Book Review: The Hooligans Are Still Among Us by Michael Layton and Bill Rogerson

Books about football hooliganism by those involved in it has become an industry in itself, so to get to read and review a title offering a view from the side of the police is a welcome change. Authors Michael Layton and Bill Rogerson can rightly speak from years of experience with long careers in the British Transport Police, having witnessed at first-hand ‘action’ on the frontline.

One interesting thing to note from the off when reading this book is the title. The Hooligans Are Still Among Us is emblazoned across the front cover, and appears to stand as a statement or fact, that this is the current situation. This seems slightly at odds then with the Foreword from Paul Robb QPM in which he asks the reader, Are the hooligans still amongst us? If this is one of the purposes of the book in posing the question and then the content providing evidence one way or another, would it not make sense for the book title to have been in the form of a question rather than a statement?

Over the various chapters the authors cover the early years of hooliganism and the rise of what has become describe as the ‘English disease’ from the 1960s, before focusing on events in the 2015/16 season and the 2016 European Championship Finals in France.

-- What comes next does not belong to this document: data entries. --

This design comes from an exercise in tuning for small area, a short achievable clock period and few clock cycles per item on the open sky130 flow, not from production work.
In this exercise RTL edits were held to simulation tests only and were not proved equivalent to the original.
Power figures rest on the tool's default switching activity, not on a simulated workload.

==> inputs of run B <==
## normalized_iir_section_filter
module normalized_iir_section_filter #(
   parameter int COEF_BITS      = 24,
   parameter int COEF_FRAC_BITS = 16
) (
   input  wire logic        clock,
   input  wire logic        reset,
   input  wire logic        req_valid,
   output logic             req_stall,
   input  wire logic [16:0] req_data,    
   output logic             rsp_valid,
   input  wire logic        rsp_stall,
   output logic [17:0]      rsp_data,    
   input  wire logic        csr_we,
   input  wire logic [2:0]  csr_index,
   input  wire logic [23:0] csr_wdata
);
   localparam int W = 42;    
   localparam logic signed [63:0] KHI = -(64'sd341 <<< 25);
   localparam logic signed [63:0] KLO = -(64'sd85 <<< 17);
   localparam logic [W-1:0] INIT4 = W'(64'sd4 * (KHI + KLO));
   localparam logic [W-1:0] INIT5 = W'(64'sd5 * (KHI + KLO));
   logic signed [23:0] c_a2, c_a3, c_b1, c_b2, c_b3;
   logic signed [24:0] a1n;    
   logic               a1s;    
   always_ff @(posedge clock) begin
      if (reset) begin
         a1n  <= -25'sd65536;
         a1s  <= 1'b0;
         c_a2 <= '0;
         c_a3 <= '0;
         c_b1 <= 24'h010000;
         c_b2 <= '0;
         c_b3 <= '0;
      end else if (csr_we) begin
         case (csr_index)
            3'd0: begin
               a1s <= csr_wdata[23];
               a1n <= csr_wdata[23] ? 25'(signed'(csr_wdata)) : -(25'(signed'(csr_wdata)));
            end
            3'd1: c_a2 <= csr_wdata;
            3'd2: c_a3 <= csr_wdata;
            3'd3: c_b1 <= csr_wdata;
            3'd4: c_b2 <= csr_wdata;
            3'd5: c_b3 <= csr_wdata;
            default: begin
            end
         endcase
      end
   end
   logic signed [26:0] nd3;
   wire  signed [26:0] nd1 = 27'(a1n);
   logic               dz;
   always_ff @(posedge clock) begin
      nd3 <= nd1 + (nd1 <<< 1);
      dz  <= (a1n == '0);
   end
   logic        xin_v, flush_pend;
   logic        pbusy, pdone, p_usem, p5, phl;
   logic [2:0]  pidx;
   logic [3:0]  lst;         
   logic        pend;        
   logic        mval, mz;    
   logic signed [15:0] xin, x0, x1, x2;
   logic signed [15:0] yh2;                 
  ...
Settings: LEC_CHECK=0, ABC_AREA=1, CAP_MARGIN=20, CORE_MARGIN=2, CORE_UTILIZATION=40, SETUP_SLACK_MARGIN=4.5, SLEW_MARGIN=20; clock period 9.0 ns.
run.sh (not shown) runs the stock make flow with config.mk's settings and CLKGATE_MAP_FILE= SYNTH_SCRIPT=/design/flow/synth_recipe.tcl, a recipe that flattens the netlist after the stock synthesis.
==> run M (differences from run B) <==
--- a/flow/design.v
+++ b/flow/design.v
@@ -331,20 +331,20 @@
    logic [1:0]   e_q, fc_r;
    logic         fo_r;
    wire          pre_n = (t_op[27:26] != 2'd0) | g4;
    wire          neg_n = inv1 ^ a1s;
    wire          posy = ~negr;
    wire          e_nz = (e_q != 2'd0);
-   wire  [W-1:0] mm_n = ((lst == 4'd2) ? {W{1'b0}} : (mm << 2))
-                        + a2mul(e_q, a2s, a3s, posy) + {{(W-1){1'b0}}, posy & e_nz};
-   wire [W-1:0] xm  = p_usem ? (mm << 2) : '0;
-   wire [W-1:0] xe  = a2mul(e_q & {2{p_usem}}, a2s, a3s, posy);
-   wire         xci = p_usem & posy & e_nz;
+   wire          dm  = (lst >= 4'd2);
+   wire          xon = dm | p_usem;
+   wire [W-1:0]  xm  = ((dm && lst != 4'd2) || (!dm && p_usem)) ? (mm << 2) : '0;
+   wire [W-1:0]  xe  = a2mul(e_q & {2{xon}}, a2s, a3s, posy);
+   wire          xci = xon & posy & e_nz;
    logic [W-1:0] s1, c1, s2, c2;
    always_comb begin
-      {s1, c1} = csa(ps, pcy, xm);
+      {s1, c1} = csa(ps & {W{~dm}}, pcy & {W{~dm}}, xm);
       {s2, c2} = csa(s1, c1 | {{(W-1){1'b0}}, xci}, xe);
    end
    wire [W-1:0] acc = s2 + c2;
    always_ff @(posedge clock) begin
       if (fire_l0) begin
          rr   <= acc[W-1:16];
@@ -362,13 +362,13 @@
          frc_r <= pre_n | g2;
          negr  <= neg_n;
       end
       if (reset || fl_do) begin
          mm <= '0;
       end else if (lst >= 4'd2) begin
-         mm <= mm_n;
+         mm <= acc;
       end
       if (lst == 4'd1) begin
          e_q  <= dz ? 2'd0 : (pre_n | g2) ? (neg_n ? 2'd2 : 2'd1) : dig;
          fo_r <= dz | pre_n | g2;
          fc_r <= (dz | neg_n) ? 2'd0 : 2'd3;
       end else if (lst != 4'd0) begin
--- a/flow/config.mk
+++ b/flow/config.mk
@@ -5,9 +5,9 @@
 export SDC_FILE = /design/flow/constraint.sdc
 export NUM_CORES = 4
 export LEC_CHECK = 0
 export ABC_AREA = 1
 export CAP_MARGIN = 20
 export CORE_MARGIN = 2
-export CORE_UTILIZATION = 40
-export SETUP_SLACK_MARGIN = 4.5
+export CORE_UTILIZATION = 50
+export SETUP_SLACK_MARGIN = 5
 export SLEW_MARGIN = 20
==> run A (differences from run B) <==
--- a/flow/design.v
+++ b/flow/design.v
@@ -305,55 +305,49 @@
    wire               g2 = ~df2[26];
    wire               g3 = ~df3[26];
    wire               g4 = ~df4[26];
    wire [1:0]         dig = g3 ? 2'd3 : g2 ? 2'd2 : g1 ? 2'd1 : 2'd0;
    wire [25:0]        rnew = g3 ? df3[25:0] : g2 ? df2[25:0] : g1 ? df1[25:0] : df0;
    wire [13:0]        lo_abs = inv1 ? (14'd0 - lq[13:0]) : lq[13:0];
-   logic signed [23:0] a2s;
-   logic signed [25:0] a3s;
+   logic signed [25:0] a2x3;
    always_ff @(posedge clock) begin
-      if (lst == 4'd1) begin
-         a2s <= c_a2 ^ {24{~neg_n}};
-         a3s <= (26'(c_a2) + (26'(c_a2) <<< 1)) ^ {26{~neg_n}};
-      end
+      a2x3 <= 26'(c_a2) + (26'(c_a2) <<< 1);
    end
    function automatic logic [W-1:0] a2mul(input logic [1:0] e, input logic signed [23:0] a,
-                                          input logic signed [25:0] a3, input logic lsb);
-      logic [W-1:0] ax;
-      ax = W'(a);
+                                          input logic signed [25:0] a3);
       case (e)
          2'd0:    a2mul = '0;
-         2'd1:    a2mul = ax;
-         2'd2:    a2mul = {ax[W-2:0], lsb};
+         2'd1:    a2mul = W'(a);
+         2'd2:    a2mul = W'(a) << 1;
          default: a2mul = W'(a3);
       endcase
    endfunction
    logic [W-1:0] mm;
    logic [1:0]   e_q, fc_r;
    logic         fo_r;
    wire          pre_n = (t_op[27:26] != 2'd0) | g4;
    wire          neg_n = inv1 ^ a1s;
    wire          posy = ~negr;
-   wire          e_nz = (e_q != 2'd0);
+   wire  [W-1:0] sgnm = {W{posy}};
    wire  [W-1:0] mm_n = ((lst == 4'd2) ? {W{1'b0}} : (mm << 2))
-                        + a2mul(e_q, a2s, a3s, posy) + {{(W-1){1'b0}}, posy & e_nz};
+                        + (a2mul(e_q, c_a2, a2x3) ^ sgnm) + {{(W-1){1'b0}}, posy};
    wire [W-1:0] xm  = p_usem ? (mm << 2) : '0;
-   wire [W-1:0] xe  = a2mul(e_q & {2{p_usem}}, a2s, a3s, posy);
-   wire         xci = p_usem & posy & e_nz;
+   wire [W-1:0] xe  = a2mul(e_q & {2{p_usem}}, c_a2, a2x3) ^ (sgnm & {W{p_usem}});
+   wire         xci = p_usem & ~negr;
    logic [W-1:0] s1, c1, s2, c2;
    always_comb begin
       {s1, c1} = csa(ps, pcy, xm);
       {s2, c2} = csa(s1, c1 | {{(W-1){1'b0}}, xci}, xe);
    end
    wire [W-1:0] acc = s2 + c2;
    always_ff @(posedge clock) begin
       if (fire_l0) begin
          rr   <= acc[W-1:16];
          lq   <= acc[15:0];
          inv1 <= acc[W-1];
-         cin  <= acc[W-1] & (((s2[13:0] ^ c2[13:0]) ^ {s2[12:0] | c2[12:0], 1'b0}) == 14'd0);
+         cin  <= acc[W-1] & (acc[13:0] == 14'd0);
       end else if (lst != 4'd0) begin
          rr   <= rnew;
          lq   <= {(lst == 4'd1) ? lo_abs : lq[13:0], dig};
          inv1 <= 1'b0;
          cin  <= 1'b0;
       end
==> comparison table <==
item	run B	run A	run M
Effective utilization at floorplan	0.405	0.403	0.505
Met3 track demand over resource in global routing	0.0388	0.0376	0.0532
VDD IR max	267 uV	194 uV	215 uV
Final critical-path share of the clock period	0.475	0.502	0.528
Status	finished clean	finished clean	finished clean
Sequential Power Share	0.199	0.207	0.193
Area occupied by multi-input gates	0.0280 mm^2	0.0283 mm^2	0.0289 mm^2
Max-slew headroom	0.257	0.284	0.205
Fill cell instance count of the final layout	11000	10600	7314
Worst stage delay on the critical path	0.59 ns	0.54 ns	0.47 ns
Post CTS Setup Buffer Count	5	32	105
Metal2 WL	70.6 mm	71.5 mm	64.0 mm
Clock latency of the later-clocked register in the worst-skew pair	0.67 ns	0.66 ns	0.66 ns
Mapped Nets	6383	6334	5924
Max FO, Critical Path	52	8	7
Testbench counts of run B, summed over its fixed seeds: cycles 28,928, items 3,072.
Testbench counts of run M, summed over its fixed seeds: cycles 28,928, items 3,072.
Testbench counts of run A, summed over its fixed seeds: cycles 28,928, items 3,072.

==> static timing again, ports no longer ideal <==
No port has a modelled driver above. Below, the same layouts with a new extraction and two added sets of constraints. Step 1 (the two cells are an assumption about what drives the block):
set clk [get_ports {clock}]
set_driving_cell -lib_cell sky130_fd_sc_hd__clkbuf_16 $clk
set_driving_cell -lib_cell sky130_fd_sc_hd__buf_2 [delete_from_list [all_inputs] $clk]
Step 2 adds t to the input delays and takes it off the output delays; t is the mean of the earliest and latest rising clock arrival at the registers after step 1. Input paths then give back, and output paths get back, about the clock's delay inside the block. Three values: ideal ports, drivers, drivers and shift; two values: the first two.
run | t, ns | setup WS [ns] | worst hold slack (ns)
run B | 0.719 | 4.726 / 4.726 / 4.198 | 0.451 / 0.451 / 0.451
run M | 0.707 | 4.247 / 4.247 / 4.247 | 0.443 / 0.443 / 0.443
run A | 0.715 | 4.484 / 4.484 / 4.314 | 0.448 / 0.448 / 0.448
After both steps every run listed still meets setup and hold. For run B, which loses most, drivers alone change the setup slack by 0.000 ns; drivers and shift together by -0.528 ns.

The 2015/16 campaign is detailed through various accounts from officers on duty and records of disturbances up and down the country on trains, stations and stadiums in the chapters, Hooligans on the Move and Disorder on the Streets and at Stadiums. The sheer volume of the reports indicates that the issue of hooliganism is still with us, but the chronological detailing can come across as a rather dry read at times.

Given this book was published in 2017, it was interesting to read about the issue with Russians hooligans in the Euros a year earlier and the concern that at the 2018 World Cup, there would be a serious problems. However, as we know the tournament passed off without major incident and the organised gangs seen in France were not in evidence.

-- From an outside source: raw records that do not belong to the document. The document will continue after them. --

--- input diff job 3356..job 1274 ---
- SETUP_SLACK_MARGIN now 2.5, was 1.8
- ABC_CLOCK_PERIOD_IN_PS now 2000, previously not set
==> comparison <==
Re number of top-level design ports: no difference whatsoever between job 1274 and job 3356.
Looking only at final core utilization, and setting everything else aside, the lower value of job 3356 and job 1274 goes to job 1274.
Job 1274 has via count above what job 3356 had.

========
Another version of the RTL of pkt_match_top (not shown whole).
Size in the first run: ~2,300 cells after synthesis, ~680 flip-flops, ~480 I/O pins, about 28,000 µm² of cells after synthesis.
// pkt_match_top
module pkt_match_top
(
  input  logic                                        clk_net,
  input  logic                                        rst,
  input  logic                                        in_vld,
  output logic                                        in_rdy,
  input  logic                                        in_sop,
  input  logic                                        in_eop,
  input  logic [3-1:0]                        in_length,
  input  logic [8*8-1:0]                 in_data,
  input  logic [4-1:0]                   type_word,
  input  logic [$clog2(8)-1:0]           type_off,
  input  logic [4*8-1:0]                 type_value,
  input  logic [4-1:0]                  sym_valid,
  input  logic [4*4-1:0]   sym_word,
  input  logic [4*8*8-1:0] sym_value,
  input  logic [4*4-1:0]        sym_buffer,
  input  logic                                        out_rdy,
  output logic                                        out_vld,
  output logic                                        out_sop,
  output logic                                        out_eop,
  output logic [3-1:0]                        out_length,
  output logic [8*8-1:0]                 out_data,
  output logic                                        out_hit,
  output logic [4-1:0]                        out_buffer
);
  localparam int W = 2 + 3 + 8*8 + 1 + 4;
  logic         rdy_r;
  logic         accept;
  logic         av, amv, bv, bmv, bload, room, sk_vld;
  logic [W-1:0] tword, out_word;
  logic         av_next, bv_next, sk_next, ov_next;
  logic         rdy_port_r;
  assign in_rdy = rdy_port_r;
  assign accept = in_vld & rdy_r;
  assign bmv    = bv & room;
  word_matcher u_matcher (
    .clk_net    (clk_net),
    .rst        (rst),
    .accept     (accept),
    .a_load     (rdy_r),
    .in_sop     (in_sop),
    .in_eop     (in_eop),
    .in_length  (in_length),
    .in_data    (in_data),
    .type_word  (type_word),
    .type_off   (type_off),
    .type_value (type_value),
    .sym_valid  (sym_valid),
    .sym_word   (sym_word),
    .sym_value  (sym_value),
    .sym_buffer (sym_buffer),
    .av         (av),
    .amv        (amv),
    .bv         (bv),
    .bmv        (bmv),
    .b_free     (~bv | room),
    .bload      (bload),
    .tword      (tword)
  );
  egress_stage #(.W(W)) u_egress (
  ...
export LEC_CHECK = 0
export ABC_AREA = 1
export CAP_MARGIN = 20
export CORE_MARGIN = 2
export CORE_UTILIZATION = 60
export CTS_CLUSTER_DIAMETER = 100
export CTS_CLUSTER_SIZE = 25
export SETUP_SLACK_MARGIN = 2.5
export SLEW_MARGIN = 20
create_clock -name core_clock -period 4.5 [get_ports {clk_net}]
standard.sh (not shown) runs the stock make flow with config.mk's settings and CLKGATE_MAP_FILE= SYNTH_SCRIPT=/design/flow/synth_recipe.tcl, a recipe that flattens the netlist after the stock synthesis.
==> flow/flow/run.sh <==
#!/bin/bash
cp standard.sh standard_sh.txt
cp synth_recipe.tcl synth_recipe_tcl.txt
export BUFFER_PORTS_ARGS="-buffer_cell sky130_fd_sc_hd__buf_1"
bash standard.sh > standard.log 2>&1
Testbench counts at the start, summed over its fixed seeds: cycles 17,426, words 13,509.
Source: an optimization exercise on an open RTL-to-GDS flow (aim: small area). Production flows keep margins and buffers that such runs may drop. Only simulation tests tie the RTL to the original design; equivalence was not proved. Power and IR drop assume default switching activity.

==> flow/design.v (outline; a module is shown in full before it is edited, if it fits) <==
// module dpd_fa: 10 lines
// module dpd_ha: 9 lines
// module dpd_bsel: 10 lines
// module dpd_o22ai: 9 lines
// module dpd_xor2: 7 lines
// module dpd_mulrnd: 1313 lines
// module dpd_aoi222: 6 lines
// module dpd_rdbit: 12 lines
// module dpd_sync_fifo: 15 lines
// module dpd_output_stage: 113 lines
module dpd_output_stage (
  input  logic               clk,
  input  logic               rst_n,
  input  logic               ENABLE,
  input  logic               valid_in,
  input  logic signed [15:0] y_in_re,
  input  logic signed [15:0] y_in_im,
  input  logic signed [15:0] gain,
  input  logic               clr_status,
  input  logic               dac_ready,
  output logic               dac_valid,
  output logic signed [15:0] dac_re,
  output logic signed [15:0] dac_im,
  output logic               fifo_full,
  output logic               fifo_empty,
  output logic [4:0]         fifo_level,
  output logic               overflow,
  output logic [15:0]        sat_count
);
  // ...
==> flow/flow/run.sh <==
#!/bin/bash
# Standard layout, with the port buffers made from the smallest buffer cell
# and, after global routing, non-critical gates downsized (power recovery).
set -e
export BUFFER_PORTS_ARGS="-buffer_cell sky130_fd_sc_hd__buf_1"
export RECOVER_POWER=100
bash standard.sh > standard.log 2>&1
==> flow/standard.sh <==
#!/bin/bash
# synth_recipe.tcl (not shown) runs the flow's synth.tcl, then flattens the netlist and writes it again
# the make line also repeats each setting of config.mk as NAME=value (left out here)
make -C /OpenROAD-flow-scripts/flow DESIGN_CONFIG=/design/flow/config.mk WORK_HOME=/design/flow/orfs CLKGATE_MAP_FILE= SYNTH_SCRIPT=/design/flow/synth_recipe.tcl "${@:-finish}"
==> flow/config.mk <==
export PLATFORM = sky130hd
export DESIGN_NAME = dpd_output_stage
export DESIGN_NICKNAME = dpd_output_stage
export VERILOG_FILES = /design/flow/design.v
export SDC_FILE = /design/flow/constraint.sdc
export NUM_CORES = 4
export LEC_CHECK = 0
export CAP_MARGIN = 20
export CORE_MARGIN = 2
export CORE_UTILIZATION = 40
export CTS_BUF_LIST = sky130_fd_sc_hd__clkbuf_8
export CTS_CLUSTER_DIAMETER = 100
export CTS_CLUSTER_SIZE = 16
export SLEW_MARGIN = 20
export SYNTH_HIERARCHICAL = 1
==> flow/constraint.sdc <==
create_clock -name core_clock -period 7.5 [get_ports {clk}]
set_input_delay 1.5000 -clock core_clock [delete_from_list [all_inputs] [get_ports {clk}]]
set_output_delay 1.5000 -clock core_clock [all_outputs]
set_load 0.01 [all_outputs]
Background: an optimization exercise with open tools, aiming at small area, a short achievable clock period and few clock cycles per item. Do not read the settings as production practice. Where RTL was checked, it was by simulation tests only, not by an equivalence proof against the original. Only the layout flow was run in run 2; the RTL was not checked for function there. Power and IR drop assume default switching activity.

## flow/design.v (module list and top-level ports; edited modules follow where they fit)
// module booth_recoder: 16 lines
// module booth_mult_top: 1490 lines
module booth_mult_top (
	input  logic                          clk,
	input  logic                          reset,
	input  logic                          in_valid,
	input  logic signed [16-1:0] multiplicand,
	input  logic signed [16-1:0] multiplier,
	output logic                          out_valid,
	output logic signed [32-1:0] product
);
  // ...
==> flow/flow/run.sh <==
#!/bin/bash
# Layout flow: the standard ORFS flow (standard.sh), unchanged synthesis, with these changes:
#  - after synthesis, polarity.py re-chooses the polarity of full adders and xor gates so that
#    fewer inverters are needed (registers and all other cells are left as they are);
#  - port buffers are buf_1 instead of the delay buffer that buffer_ports picks by default;
#  - clock tree: sink clusters of up to 20 registers under sky130_fd_sc_hd__clkbuf_8 leaves, no dummy loads.
# Each tool writes its full output to a log here: synth.log, polarity.log, standard.log
# (and ORFS's own logs under orfs/).
set -euo pipefail
R=orfs/results/sky130hd/booth_mult_top/base
bash standard.sh synth > synth.log 2>&1
cp $R/1_2_yosys.v $R/1_2_yosys_std.v
python3 flow/polarity.py $R/1_2_yosys_std.v $R/1_2_yosys.v > polarity.log 2>&1
rm -f $R/1_synth.odb $R/1_synth.sdc
export BUFFER_PORTS_ARGS="-buffer_cell sky130_fd_sc_hd__buf_1"
export CTS_ARGS="-sink_clustering_enable -repair_clock_nets -buf_list sky130_fd_sc_hd__clkbuf_8 -sink_clustering_size 20 -sink_clustering_max_diameter 60 -dont_use_dummy_load"
bash standard.sh > standard.log 2>&1
==> flow/flow/polarity.py <==
#!/usr/bin/env python3
"""Re-choose the polarity of full adders and xor gates in a mapped sky130 netlist so that fewer
inverters are needed.

usage: polarity.py IN.v OUT.v

A full adder with all three inputs inverted gives both outputs inverted, and an xor/xnor gate
can take in or give out either polarity by trading xor for xnor. Synthesis leaves inverters
between such cells; this picks a polarity per cell that needs the fewest inverters, removes the
old inverters and adds one inverter per net whose complement is still needed. Registers and
all other cells keep their polarity.
"""
import re
import sys
from collections import defaultdict

src = open(sys.argv[1]).read()
m = re.search(r'^(.*?\n)(\s*sky130_fd_sc_hd__.*?;\n)(\s*endmodule.*)$', src, re.S)
head = src[:src.index('  sky130_fd_sc_hd__')]
tail = src[src.rindex(');') + 3:]
cells = []
for cm in re.finditer(r'^\s*(sky130_fd_sc_hd__(\w+))\s+(\S+)\s*\((.*?)\);', src, re.S | re.M):
    pins = [(p, n.strip()) for p, n in re.findall(r'\.(\w+)\(([^()]*)\)', cm.group(4))]
    cells.append({'type': cm.group(1), 'base': cm.group(2), 'name': cm.group(3), 'pins': pins})

OUTP = {'X', 'Y', 'Q', 'Q_N', 'SUM', 'COUT', 'HI', 'LO'}
ports = set()
for d in re.findall(r'^\s*(?:input|output)\s+(?:\[[^\]]*\]\s*)?(\S+);', head, re.M):
    ports.add(d)


def is_port_net(n):
    base = n.split('[')[0].strip().lstrip('\\')
    return base in ports


def kind(c):
    b = c['base']
    if re.match(r'(clk)?inv_\d+$', b):
        return 'inv'
    if re.match(r'fa_\d+$', b):
        return 'fa'
    if re.match(r'x(n)?or2_\d+$', b):
        return 'xor'
    return 'fixed'


driver = {}
for i, c in enumerate(cells):
    for p, n in c['pins']:
        if p in OUTP:
            driver[n] = (i, p)

# inverters whose output is a port stay as they are
for c in cells:
    c['kind'] = kind(c)
    if c['kind'] == 'inv' and is_port_net(dict(c['pins'])['Y']):
        c['kind'] = 'fixed'


def root(n):
    """(root net, parity) following removable inverters back"""
    par = 0
    while n in driver and cells[driver[n][0]]['kind'] == 'inv':
        n = dict(cells[driver[n][0]]['pins'])['A']
        par ^= 1
    return n, par


# loads: (cell index, pin, root, parity)
loads = []
for i, c in enumerate(cells):
    if c['kind'] == 'inv':
        continue
    for p, n in c['pins']:
        if p in OUTP:
            continue
        if n.startswith("1'b") or n == '':
            loads.append((i, p, n, 0))
            continue
        r, par = root(n)
        loads.append((i, p, r, par))
# output ports driven through inverters are kept by the fixed inverters above; ports driven
# directly keep their driver.

flip = [0] * len(cells)
flippable = [i for i, c in enumerate(cells) if c['kind'] in ('fa', 'xor')]
by_root = defaultdict(list)
for k, (i, p, r, par) in enumerate(loads):
    by_root[r].append(k)
cell_loads = defaultdict(list)   # loads on cell i's inputs
for k, (i, p, r, par) in enumerate(loads):
    cell_loads[i].append(k)
cell_roots = defaultdict(set)    # roots driven by cell i
for n, (i, p) in driver.items():
    if cells[i]['kind'] != 'inv':
        cell_roots[i].add(n)


def drv_flip(r):
    if r in driver:
        i = driver[r][0]
        return flip[i]
    return 0


def need(k):
    """1 if load k needs the complement of what its root net carries"""
    i, p, r, par = loads[k]
    if r.startswith("1'b"):
        return 0
    if cells[i]['kind'] == 'xor':
        return 0
    want = par ^ (flip[i] if cells[i]['kind'] == 'fa' else 0)
    return want ^ drv_flip(r)


def root_cost(r):
    return 1 if any(need(k) for k in by_root[r]) else 0


def cost_around(i):
    rs = set(cell_roots[i])
    for k in cell_loads[i]:
        rs.add(loads[k][2])
    return sum(root_cost(r) for r in rs if not r.startswith("1'b"))


total = sum(root_cost(r) for r in by_root if not r.startswith("1'b"))
start = sum(1 for c in cells if c['kind'] == 'inv')
# local search: single-cell flips, sideways moves allowed, annealed; keep the best found
import math
import random
rng = random.Random(1)
cur = total
best = cur
best_flip = list(flip)
iters = int(__import__("os").environ.get("POL_ITERS", "40000"))
for it in range(iters):
    temp = 0.6 * (1 - it / iters) + 0.01
    i = flippable[rng.randrange(len(flippable))]
    before = cost_around(i)
    flip[i] ^= 1
    d = cost_around(i) - before
    if d <= 0 or rng.random() < math.exp(-d / temp):
        cur += d
        if cur < best:
            best = cur
            best_flip = list(flip)
    else:
        flip[i] ^= 1
flip = best_flip
passes = iters
total = sum(root_cost(r) for r in by_root if not r.startswith("1'b"))

# ---- emit ----
inv_of = {}
new_wires = []


def complement(r):
    if r not in inv_of:
        k = len(inv_of)
        n = f'polinv_{k}_n'
        inv_of[r] = n
        new_wires.append(n)
    return inv_of[r]


out_cells = []
for i, c in enumerate(cells):
    if c['kind'] == 'inv':
        continue
    pins = []
    xor_par = 0
    for p, n in c['pins']:
        if p in OUTP:
            pins.append((p, n))
            continue
        if n.startswith("1'b") or n == '':
            pins.append((p, n))
            continue
        r, par = root(n)
        have = drv_flip(r)
        if c['kind'] == 'xor':
            xor_par ^= par ^ have
            pins.append((p, r))
        else:
            want = par ^ (flip[i] if c['kind'] == 'fa' else 0)
            pins.append((p, complement(r) if want ^ have else r))
    typ = c['type']
    if c['kind'] == 'xor':
        if xor_par ^ flip[i]:
            typ = typ.replace('__xor2', '__XX').replace('__xnor2', '__xor2').replace('__XX', '__xnor2')
            # xor2 drives X, xnor2 drives Y
            outp = 'X' if '__xor2' in typ else 'Y'
            pins = [((outp if p in ('X', 'Y') else p), n) for p, n in pins]
    out_cells.append((typ, c['name'], pins))
for r, n in inv_of.items():
    out_cells.append(('sky130_fd_sc_hd__inv_1', f'polinv_{n.split("_")[1]}', [('A', r), ('Y', n)]))

lines = [head.rstrip('\n')]
for n in new_wires:
    lines.append(f'  wire {n};')
for typ, name, pins in out_cells:
    lines.append(f'  {typ} {name} (')
    lines.append(',\n'.join(f'    .{p}({n} )' if n.startswith('\\') else f'    .{p}({n})' for p, n in pins))
    lines.append('  );')
lines.append(tail.lstrip('\n').rstrip('\n'))
open(sys.argv[2], 'w').write('\n'.join(lines) + '\n')
sys.stderr.write(f'polarity: {start} inverters before, {len(inv_of)} after, '
                 f'{sum(flip)} of {len(flippable)} cells flipped, {passes} passes\n')
==> flow/standard.sh <==
#!/bin/bash
# synth_recipe.tcl (not shown) runs the flow's synth.tcl, then flattens the netlist and writes it again
# the make line also repeats each setting of config.mk as NAME=value (left out here)
make -C /OpenROAD-flow-scripts/flow DESIGN_CONFIG=/design/flow/config.mk WORK_HOME=/design/flow/orfs CLKGATE_MAP_FILE= SYNTH_SCRIPT=/design/flow/synth_recipe.tcl "${@:-finish}"
==> flow/config.mk <==
export PLATFORM = sky130hd
export DESIGN_NAME = booth_mult_top
export DESIGN_NICKNAME = booth_mult_top
export VERILOG_FILES = /design/flow/design.v
export SDC_FILE = /design/flow/constraint.sdc
export NUM_CORES = 4
export LEC_CHECK = 0
export CAP_MARGIN = 20
export CORE_MARGIN = 2
export CORE_UTILIZATION = 50
export SETUP_SLACK_MARGIN = 3.4
export SLEW_MARGIN = 20
==> flow/constraint.sdc <==
create_clock -name core_clock -period 5.5 [get_ports {clk}]
set_input_delay 1.1000 -clock core_clock [delete_from_list [all_inputs] [get_ports {clk}]]
set_output_delay 1.1000 -clock core_clock [all_outputs]
set_load 0.01 [all_outputs]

The later chapters then move onto issues such as racism and sectarianism, a look at the more infamous firms and the change in policing methods as the fight to combat hooliganism continues. As with some of the earlier content, the outline details of the Clubs with notorious hooligans becomes rather listee and are so brief that one wonders what purpose they actually achieve. It would perhaps have been more interesting to read more detail about the future and the issues at non-league level as those banned from the professional game take advantage of games with next to no policing and limited stewarding, further down the football pyramid.

As someone who regularly attends football up and down the country and allied to the reported incidents during the current season (2018/19), it is apparent that whilst there are not the issues in the grounds that pervaded at the height of the problem back in the day, hooliganism is still with us.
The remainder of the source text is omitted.